二酸化炭素を持続的に利用する新たな方法を開発 Researchers develop a new method for the sustainable use of carbon dioxide
2023-05-12 マックス・プランク研究所
◆新しい研究では、二酸化炭素をギ酸(HCOOH)を介して生化学産業において貴重な物質に変えるプロセスが示されている。ホルムアルデヒド(HCOH)に還元されることで、生体内においてプロセスが起こるようになっている。ホルムアルデヒドは毒性がなく、他の有用な物質に変換できる。
<関連情報>
- https://www.mpg.de/20293586/0512-terr-formic-acid-carbon-dioxide-neutrality-153410-x
- https://www.nature.com/articles/s41467-023-38072-w
リン酸依存的なギ酸からホルムアルデヒドへの変換を現場で速やかに行う新しい自然界のカスケードを工学的に解明 Engineering a new-to-nature cascade for phosphate-dependent formate to formaldehyde conversion in vitro and in vivo
Maren Nattermann,Sebastian Wenk,Pascal Pfister,Hai He,Seung Hwan Lee,Witold Szymanski,Nils Guntermann,Fayin Zhu,Lennart Nickel,Charlotte Wallner,Jan Zarzycki,Nicole Paczia,Nina Gaißert,Giancarlo Franciò,Walter Leitner,Ramon Gonzalez & Tobias J. Erb
Nature Communications Published:09 May 2023
DOI:https://doi.org/10.1038/s41467-023-38072-w
Abstract
Formate can be envisioned at the core of a carbon-neutral bioeconomy, where it is produced from CO2 by (electro-)chemical means and converted into value-added products by enzymatic cascades or engineered microbes.
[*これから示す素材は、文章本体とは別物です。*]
==> flow/design.v (excerpt) <==
module alpacacorn #(
	parameter ADR_WIDTH = 6,
	parameter DATA_WIDTH = 8
)(
	input wire clk_i,
	input wire rst_i,
	input wire [DATA_WIDTH-1:0] data_i,
	output wire [DATA_WIDTH-1:0] data_o,
	output wire [ADR_WIDTH-1:0] adr_o,
	output wire we_o
);
	wire carry_dat_ctr;
	wire [2-1:0] ctr_carrymux_ctr_dat;
	wire ctr_a_reg_en_ctr_dat;
	wire [1-1:0] ctr_marmux_ctr_adr;
	wire ctr_mar_reg_en_ctr_adr;
	wire ctr_pc_reg_en_ctr_adr;
	wire ctr_d_reg_en;
	wire [2-1:0] ctr_aluop_ctr_dat;
	reg [DATA_WIDTH-1:0] d_reg;
	always @(posedge clk_i) begin:seq
		if (rst_i) begin
			d_reg <= 0;
		end else begin
			if (ctr_d_reg_en) begin
				d_reg <= data_i;
			end
		end
	end
	ctr #(
		.ADR_WIDTH(ADR_WIDTH)
	) i_ctr (
		.clk_i(clk_i),
		.rst_i(rst_i),
		.carry_i(carry_dat_ctr),
		.op_i(d_reg[DATA_WIDTH-1:DATA_WIDTH-2]),
		.ctr_marmux_o(ctr_marmux_ctr_adr),
		.ctr_carrymux_o(ctr_carrymux_ctr_dat),
		.ctr_a_reg_en_o(ctr_a_reg_en_ctr_dat),
		.ctr_d_reg_en_o(ctr_d_reg_en),
		.ctr_mar_reg_en_o(ctr_mar_reg_en_ctr_adr),
		.ctr_pc_reg_en_o(ctr_pc_reg_en_ctr_adr),
		.ctr_aluop_o(ctr_aluop_ctr_dat),
		.ctr_we_o(we_o)
	);
	adr #(
		.ADR_WIDTH(ADR_WIDTH)
	) i_adr (
		.clk_i(clk_i),
		.rst_i(rst_i),
		.adr_i(d_reg[ADR_WIDTH-1:0]),
  ...
Size in the first run: ~230 cells after synthesis, roughly 41 flip-flops, roughly 25 I/O pins, roughly 2000 µm² of cells after synthesis.
Settings: LEC_CHECK=0, ABC_AREA=0, CAP_MARGIN=20, CELL_PAD_IN_SITES_DETAIL_PLACEMENT=0, CORE_MARGIN=2, CORE_UTILIZATION=61, CTS_CLUSTER_DIAMETER=289, MAX_ROUTING_LAYER=met4, PLACE_DENSITY=0.54, SETUP_SLACK_MARGIN=0.51, SLEW_MARGIN=20; clock period 1.95 ns.
run.sh (not shown) runs the stock make flow with config.mk's settings and CLKGATE_MAP_FILE=.
The baseline completed, yet does not pass: negative setup slack.
Then changed:
==> flow/config.mk (replaced) <==
export PLATFORM = sky130hd
export DESIGN_NAME = alpacacorn
export DESIGN_NICKNAME = alpacacorn
export VERILOG_FILES = /design/flow/design.v
export SDC_FILE = /design/flow/constraint.sdc
export NUM_CORES = 4
export LEC_CHECK = 0
export CAP_MARGIN = 20
export CORE_MARGIN = 2
export CORE_UTILIZATION = 21
export SLEW_MARGIN = 20
==> flow/constraint.sdc (replaced) <==
create_clock -name core_clock -period 2.17 [get_ports {clk_i}]
set_input_delay 0.4340 -clock core_clock [delete_from_list [all_inputs] [get_ports {clk_i}]]
set_output_delay 0.4340 -clock core_clock [all_outputs]
set_load 0.01 [all_outputs]
=> With this change the flow ran to the end with no violations; area after synthesis stays the same; worst setup slack gets better by 0.23 ns; power went down by 3.7%; wire length goes down by 18%; hold slack got worse by 0.051 ns; design area decreases by about 5%; register-to-register slack gains 0.23 ns; clock power is higher by about 22%; fmax went up by 0.65%; count of clock-buffer cells in the layout goes down by 1.
Then changed:
--- a/flow/config.mk
+++ b/flow/config.mk
@@ -10 +10 @@
-export CORE_UTILIZATION = 21
+export CORE_UTILIZATION = 68
==> flow/constraint.sdc (replaced) <==
create_clock -name core_clock -period 1.25 [get_ports {clk_i}]
set_input_delay 0.2500 -clock core_clock [delete_from_list [all_inputs] [get_ports {clk_i}]]
set_output_delay 0.2500 -clock core_clock [all_outputs]
set_load 0.01 [all_outputs]
Outcome: Now the flow did not get past clock tree synthesis; synthesized area is unchanged; synthesized cell count stays the same; die size is lower by 67%.

* * *

alpacacorn again, from the RTL that the note above started with.
clock: 2.24 ns
lec_check: 0
abc_area: 0
cap_margin: 40
cell_pad_in_sites_detail_placement: 2
core_aspect_ratio: 0.68
core_margin: 7
core_utilization: 27
cts_cluster_diameter: 291
gpl_routability_driven: 1
gpl_timing_driven: 0
max_routing_layer: met5
place_density_lb_addon: 0.14
setup_slack_margin: 0.55
slew_margin: 20
The baseline completed without violations.
Next try:
==> flow/config.mk (replaced) <==
export PLATFORM = sky130hd
export DESIGN_NAME = alpacacorn
export DESIGN_NICKNAME = alpacacorn
export VERILOG_FILES = /design/flow/design.v
export SDC_FILE = /design/flow/constraint.sdc
export NUM_CORES = 4
export LEC_CHECK = 0
export CAP_MARGIN = 20
export CORE_MARGIN = 2
export CORE_UTILIZATION = 22
export SLEW_MARGIN = 20
==> flow/constraint.sdc (replaced) <==
create_clock -name core_clock -period 2.69 [get_ports {clk_i}]
set_input_delay 0.5380 -clock core_clock [delete_from_list [all_inputs] [get_ports {clk_i}]]
set_output_delay 0.5380 -clock core_clock [all_outputs]
set_load 0.01 [all_outputs]
Effect:
- power drops by 21%
- first-iteration DRC count climbs by 36%
- utilization drops by 11 points
- final area drops by 9.3%
- clock-buffer cell count is unchanged
- global-route usage drops by 3.9 points
- final cell count hardly moves
- via count drops by 12%
- non-clock buffer count drops by 18
Next try:
--- a/flow/config.mk
+++ b/flow/config.mk
@@ -7,5 +7,9 @@
 export LEC_CHECK = 0
+export ABC_AREA = 0
 export CAP_MARGIN = 20
 export CORE_MARGIN = 2
-export CORE_UTILIZATION = 22
+export CORE_UTILIZATION = 71
+export CTS_CLUSTER_DIAMETER = 200
+export CTS_CLUSTER_SIZE = 19
+export SETUP_SLACK_MARGIN = 0.5
 export SLEW_MARGIN = 20
==> flow/constraint.sdc (replaced) <==
create_clock -name core_clock -period 1.73 [get_ports {clk_i}]
set_input_delay 0.3460 -clock core_clock [delete_from_list [all_inputs] [get_ports {clk_i}]]
set_output_delay 0.3460 -clock core_clock [all_outputs]
set_load 0.01 [all_outputs]
Now the flow died in clock tree synthesis (4_1_cts).
Die area falls by well over a third.
Synthesized cell count does not change.
Area after synthesis is unchanged.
A key step in expanding synthetic formate assimilation is its thermodynamically challenging reduction to formaldehyde. Here, we develop a two-enzyme route in which formate is activated to formyl phosphate and subsequently reduced to formaldehyde. Exploiting the promiscuity of acetate kinase and N-acetyl-γ-glutamyl phosphate reductase, we demonstrate this phosphate (Pi)-based route in vitro and in vivo. We further engineer a formyl phosphate reductase variant with improved formyl phosphate conversion in vivo by suppressing cross-talk with native metabolism and interface the Pi route with a recently developed formaldehyde assimilation pathway to enable C2 compound formation from formate as the sole carbon source in Escherichia coli. The Pi route therefore offers a potent tool in expanding the landscape of synthetic formate assimilation.